ASSIGNMENT: The line containing "bit_valid_i & bit_ready_q;" marks the end: restate word for word every line from the first line of the entries below through that one.
RECORDS PROVIDED section start
--- src/rtl/ccl_pkg.sv ---
// Shared constants and FSM state type for the code-length symbol decoder.
// CCL_DEC_ERR_EN adds the sticky ERR state.
package ccl_pkg;

  localparam int MAX_LEN = 4;
  localparam int NSYM = 10;
  localparam int TBL_DEPTH = 16;
  localparam logic [3:0] SYM_INVALID = 4'hF;

`ifdef CCL_DEC_ERR_EN
  typedef enum logic [1:0] {
    IDLE, DECODE, EMIT, ERR
  } state_t;
`else
  typedef enum logic [1:0] {
    IDLE, DECODE, EMIT
  } state_t;
`endif

endpackage

--- src/rtl/ccl_dec_ctr.sv ---
// Decoder control FSM: bit/symbol handshakes and state sequencing.
// CCL_DEC_ERR_EN enables the sticky error state.
module ccl_dec_ctr
  import ccl_pkg::*;
(
  input  logic clk,
  input  logic rst_n,
  input  logic tbl_rdy_i,
  input  logic bit_valid_i,
  input  logic sym_ready_i,
  input  logic hit_i,
  input  logic full_i,
  output logic bit_ready_o,
  output logic sym_valid_o,
  output logic err_o,
  output logic dec_o
);

  state_t state_q;
  logic   bit_ready_q;
  logic   sym_valid_q;
  logic   fire;
`ifdef CCL_DEC_ERR_EN
  logic   err_q;
`endif

  assign fire  = bit_valid_i & bit_ready_q;
  assign dec_o = (state_q == DECODE) & tbl_rdy_i;

  always_ff @(posedge clk) begin
    if (!rst_n) begin
      state_q     <= IDLE;
      bit_ready_q <= 1'b0;
      sym_valid_q <= 1'b0;
`ifdef CCL_DEC_ERR_EN
      err_q       <= 1'b0;
`endif
    end else begin
      unique case (state_q)
        IDLE: begin
          if (tbl_rdy_i) begin
            state_q     <= DECODE;
            bit_ready_q <= 1'b1;
          end
        end
        DECODE: begin
          // table loss wins over a bit arriving on the same edge
          if (!tbl_rdy_i) begin
            state_q     <= IDLE;
            bit_ready_q <= 1'b0;
          end else if (fire && hit_i) begin
            state_q     <= EMIT;
            bit_ready_q <= 1'b0;
            sym_valid_q <= 1'b1;
          end else if (fire && full_i) begin
`ifdef CCL_DEC_ERR_EN
            state_q     <= ERR;
            bit_ready_q <= 1'b0;
            err_q       <= 1'b1;
`else
            state_q     <= DECODE;
`endif
          end
        end
        EMIT: begin
          if (sym_ready_i) begin
            sym_valid_q <= 1'b0;
            state_q     <= tbl_rdy_i ? DECODE : IDLE;
            bit_ready_q <= tbl_rdy_i;
          end
        end
`ifdef CCL_DEC_ERR_EN
        ERR: begin
          state_q <= ERR;
        end
`endif
        default: begin
          state_q     <= IDLE;
          bit_ready_q <= 1'b0;
          sym_valid_q <= 1'b0;
        end
      endcase
    end
  end

  assign bit_ready_o = bit_ready_q;
  assign sym_valid_o = sym_valid_q;
`ifdef CCL_DEC_ERR_EN
  assign err_o = err_q;
`else
  assign err_o = 1'b0;
`endif

endmodule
RECORDS PROVIDED section end
EXERCISE SOLUTION:
--- src/rtl/ccl_pkg.sv ---
// Shared constants and FSM state type for the code-length symbol decoder.
// CCL_DEC_ERR_EN adds the sticky ERR state.
package ccl_pkg;

  localparam int MAX_LEN = 4;
  localparam int NSYM = 10;
  localparam int TBL_DEPTH = 16;
  localparam logic [3:0] SYM_INVALID = 4'hF;

`ifdef CCL_DEC_ERR_EN
  typedef enum logic [1:0] {
    IDLE, DECODE, EMIT, ERR
  } state_t;
`else
  typedef enum logic [1:0] {
    IDLE, DECODE, EMIT
  } state_t;
`endif

endpackage

--- src/rtl/ccl_dec_ctr.sv ---
// Decoder control FSM: bit/symbol handshakes and state sequencing.
// CCL_DEC_ERR_EN enables the sticky error state.
module ccl_dec_ctr
  import ccl_pkg::*;
(
  input  logic clk,
  input  logic rst_n,
  input  logic tbl_rdy_i,
  input  logic bit_valid_i,
  input  logic sym_ready_i,
  input  logic hit_i,
  input  logic full_i,
  output logic bit_ready_o,
  output logic sym_valid_o,
  output logic err_o,
  output logic dec_o
);

  state_t state_q;
  logic   bit_ready_q;
  logic   sym_valid_q;
  logic   fire;
`ifdef CCL_DEC_ERR_EN
  logic   err_q;
`endif

  assign fire  = bit_valid_i & bit_ready_q;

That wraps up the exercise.